Filter these entries so that only lines with the word "tcnt" remain.
==== EXERCISE INPUT
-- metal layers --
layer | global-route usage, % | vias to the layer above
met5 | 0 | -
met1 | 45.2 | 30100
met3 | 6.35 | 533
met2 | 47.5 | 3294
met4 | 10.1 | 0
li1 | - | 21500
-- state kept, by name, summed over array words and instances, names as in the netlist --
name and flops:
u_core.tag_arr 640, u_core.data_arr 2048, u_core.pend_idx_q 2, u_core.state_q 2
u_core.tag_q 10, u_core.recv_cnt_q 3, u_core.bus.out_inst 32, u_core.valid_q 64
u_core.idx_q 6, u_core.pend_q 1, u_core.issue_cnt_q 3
`src/rtl/mem_arbiter_if.sv`:
```
// Shared-memory arbiter bundle: three requester ports plus the memory macro side.
// The arbiter takes the slave view; requesters and memory model take the master view.
interface mem_arbiter_if #(
    parameter int AW = 32,
    parameter int DW = 32
);
    logic [2:0]      req;
    logic [2:0]      we;
    logic [2:0]      lock;
    logic [3*AW-1:0] addr;
    logic [3*DW-1:0] wdata;
    logic [2:0]      gnt;
    logic [2:0]      done;
    logic            err;
    logic [DW-1:0]   rdata;
    logic            busy;
    logic            mem_en;
    logic            mem_we;
    logic [AW-1:0]   mem_addr;
    logic [DW-1:0]   mem_wdata;
    logic [DW-1:0]   mem_rdata;
    logic            mem_ready;

    modport slave (
        input  req, we, lock, addr, wdata,
        input  mem_rdata, mem_ready,
        output gnt, done, err, rdata, busy,
        output mem_en, mem_we, mem_addr, mem_wdata
    );

    modport master (
        output req, we, lock, addr, wdata,
        output mem_rdata, mem_ready,
        input  gnt, done, err, rdata, busy,
        input  mem_en, mem_we, mem_addr, mem_wdata
    );
endinterface

```
`src/rtl/mem_arbiter.sv`:
```
// Round-robin arbiter for the single-port memory: fetch (0), load/store (1), crypto (2).
// Supports bounded lock bursts and aborts stalled accesses after TIMEOUT busy cycles.
module mem_arbiter #(
    parameter int AW       = 32,
    parameter int DW       = 32,
    parameter int TIMEOUT  = 16,
    parameter int MAX_LOCK = 4
) (
    input  logic         clock,
    input  logic         reset,
    mem_arbiter_if.slave bus
);
    localparam int TW = $clog2(TIMEOUT + 1);
    localparam int LW = $clog2(MAX_LOCK + 1);
    localparam logic [TW-1:0] T_LAST = TW'(TIMEOUT - 1);
    localparam logic [LW-1:0] L_LAST = LW'(MAX_LOCK - 1);

    typedef enum logic {
        IDLE,
        BUSY
    } state_t;

    state_t        state;
    state_t        state_nx;
    logic [1:0]    last;
    logic [1:0]    owner;
    logic [1:0]    nxt1;
    logic [1:0]    nxt2;
    logic [1:0]    win;
    logic          win_ok;
    logic          hold;
    logic          take;
    logic          fin_ok;
    logic          fin_to;
    logic [TW-1:0] tcnt;
    logic [LW-1:0] lcnt;
    logic          lock_own;
    logic [AW-1:0] l_addr;
    logic          l_we;
    logic [DW-1:0] l_wdata;
    logic [2:0]    done_q;
    logic          err_q;
    logic [DW-1:0] rdata_q;

    function automatic logic [1:0] inc3(input logic [1:0] x);
        return (x == 2'd2) ? 2'd0 : x + 2'd1;
    endfunction

    // Lock holder keeps the bus only while it keeps requesting.
    always_comb begin
        nxt1   = inc3(last);
        nxt2   = inc3(nxt1);
        hold   = lock_own & bus.req[last];
        win_ok = |bus.req;
        win    = last;
        if (hold)
            win = last;
        else if (bus.req[nxt1])
            win = nxt1;
        else if (bus.req[nxt2])
            win = nxt2;
    end

    always_comb begin
        state_nx = state;
        take     = 1'b0;
        fin_ok   = 1'b0;
        fin_to   = 1'b0;
        unique case (state)
            IDLE: begin
                if (win_ok) begin
                    take     = 1'b1;
                    state_nx = BUSY;
                end
            end
            BUSY: begin
                if (bus.mem_ready) begin
                    fin_ok   = 1'b1;
                    state_nx = IDLE;
                end else if (tcnt == T_LAST) begin
                    fin_to   = 1'b1;
                    state_nx = IDLE;
                end
            end
        endcase
    end

    always_ff @(posedge clock or posedge reset) begin
        if (reset)
            state <= IDLE;
        else
            state <= state_nx;
    end

    always_ff @(posedge clock or posedge reset) begin
        if (reset) begin
            last     <= 2'd2;
            owner    <= 2'd0;
            tcnt     <= '0;
            lcnt     <= '0;
            lock_own <= 1'b0;
            l_addr   <= '0;
            l_we     <= 1'b0;
            l_wdata  <= '0;
            done_q   <= 3'b000;
            err_q    <= 1'b0;
            rdata_q  <= '0;
        end else begin
            done_q <= 3'b000;
            err_q  <= 1'b0;
            if (take) begin
                owner   <= win;
                last    <= win;
                tcnt    <= '0;
                l_addr  <= bus.addr[win*AW +: AW];
                l_we    <= bus.we[win];
                l_wdata <= bus.wdata[win*DW +: DW];
            end
            if (state == IDLE && lock_own && !bus.req[last])
                lock_own <= 1'b0;
            if (state == BUSY) begin
                if (fin_ok || fin_to) begin
                    done_q  <= 3'b001 << owner;
                    err_q   <= fin_to;
                    rdata_q <= fin_ok ? bus.mem_rdata : '0;
                    // Lock chain grows only on clean completions below the bound.
                    if (fin_ok && bus.lock[owner] && lcnt < L_LAST) begin
                        lock_own <= 1'b1;
                        lcnt     <= lcnt + LW'(1);
                    end else begin
                        lock_own <= 1'b0;
                        lcnt     <= '0;
                    end
                end else begin
                    tcnt <= tcnt + TW'(1);
                end
            end
        end
    end

    assign bus.gnt       = (take && !reset) ? (3'b001 << win) : 3'b000;
    assign bus.done      = done_q;
    assign bus.err       = err_q;
    assign bus.rdata     = rdata_q;
    assign bus.busy      = (state == BUSY);
    assign bus.mem_en    = (state == BUSY);
    assign bus.mem_we    = (state == BUSY) && l_we;
    assign bus.mem_addr  = (state == BUSY) ? l_addr : '0;
    assign bus.mem_wdata = (state == BUSY) ? l_wdata : '0;
endmodule

```
`src/flat_wrapper.sv`:
```
// flat-port wrapper written by rule: the top's interface ports become plain ports
module mem_arbiter_flat 
#(
    parameter int AW       = 32,
    parameter int DW       = 32,
    parameter int TIMEOUT  = 16,
    parameter int MAX_LOCK = 4
)
  (clock, reset, bus_req, bus_we, bus_lock, bus_addr, bus_wdata, bus_mem_rdata, bus_mem_ready, bus_gnt, bus_done, bus_err, bus_rdata, bus_busy, bus_mem_en, bus_mem_we, bus_mem_addr, bus_mem_wdata);
  mem_arbiter_if #(.AW(AW), .DW(DW)) bus_i ();
  input  logic clock;
  input  logic reset;
  input wire logic [$bits(bus_i.req)-1:0] bus_req;
  input wire logic [$bits(bus_i.we)-1:0] bus_we;
  input wire logic [$bits(bus_i.lock)-1:0] bus_lock;
  input wire logic [$bits(bus_i.addr)-1:0] bus_addr;
  input wire logic [$bits(bus_i.wdata)-1:0] bus_wdata;
  input wire logic [$bits(bus_i.mem_rdata)-1:0] bus_mem_rdata;
  input wire logic [$bits(bus_i.mem_ready)-1:0] bus_mem_ready;
  output wire logic [$bits(bus_i.gnt)-1:0] bus_gnt;
  output wire logic [$bits(bus_i.done)-1:0] bus_done;
  output wire logic [$bits(bus_i.err)-1:0] bus_err;
  output wire logic [$bits(bus_i.rdata)-1:0] bus_rdata;
  output wire logic [$bits(bus_i.busy)-1:0] bus_busy;
  output wire logic [$bits(bus_i.mem_en)-1:0] bus_mem_en;
  output wire logic [$bits(bus_i.mem_we)-1:0] bus_mem_we;
  output wire logic [$bits(bus_i.mem_addr)-1:0] bus_mem_addr;
  output wire logic [$bits(bus_i.mem_wdata)-1:0] bus_mem_wdata;
  assign bus_i.req = bus_req;
  assign bus_i.we = bus_we;
  assign bus_i.lock = bus_lock;
  assign bus_i.addr = bus_addr;
  assign bus_i.wdata = bus_wdata;
  assign bus_i.mem_rdata = bus_mem_rdata;
  assign bus_i.mem_ready = bus_mem_ready;
  assign bus_gnt = bus_i.gnt;
  assign bus_done = bus_i.done;
  assign bus_err = bus_i.err;
  assign bus_rdata = bus_i.rdata;
  assign bus_busy = bus_i.busy;
  assign bus_mem_en = bus_i.mem_en;
  assign bus_mem_we = bus_i.mem_we;
  assign bus_mem_addr = bus_i.mem_addr;
  assign bus_mem_wdata = bus_i.mem_wdata;
  mem_arbiter #(.AW(AW), .DW(DW), .TIMEOUT(TIMEOUT), .MAX_LOCK(MAX_LOCK)) u_core (.clock(clock), .reset(reset), .bus(bus_i));
endmodule
```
========
- [THE COMPLETED TASK]
    logic [TW-1:0] tcnt;
                end else if (tcnt == T_LAST) begin
            tcnt     <= '0;
                tcnt    <= '0;
                    tcnt <= tcnt + TW'(1);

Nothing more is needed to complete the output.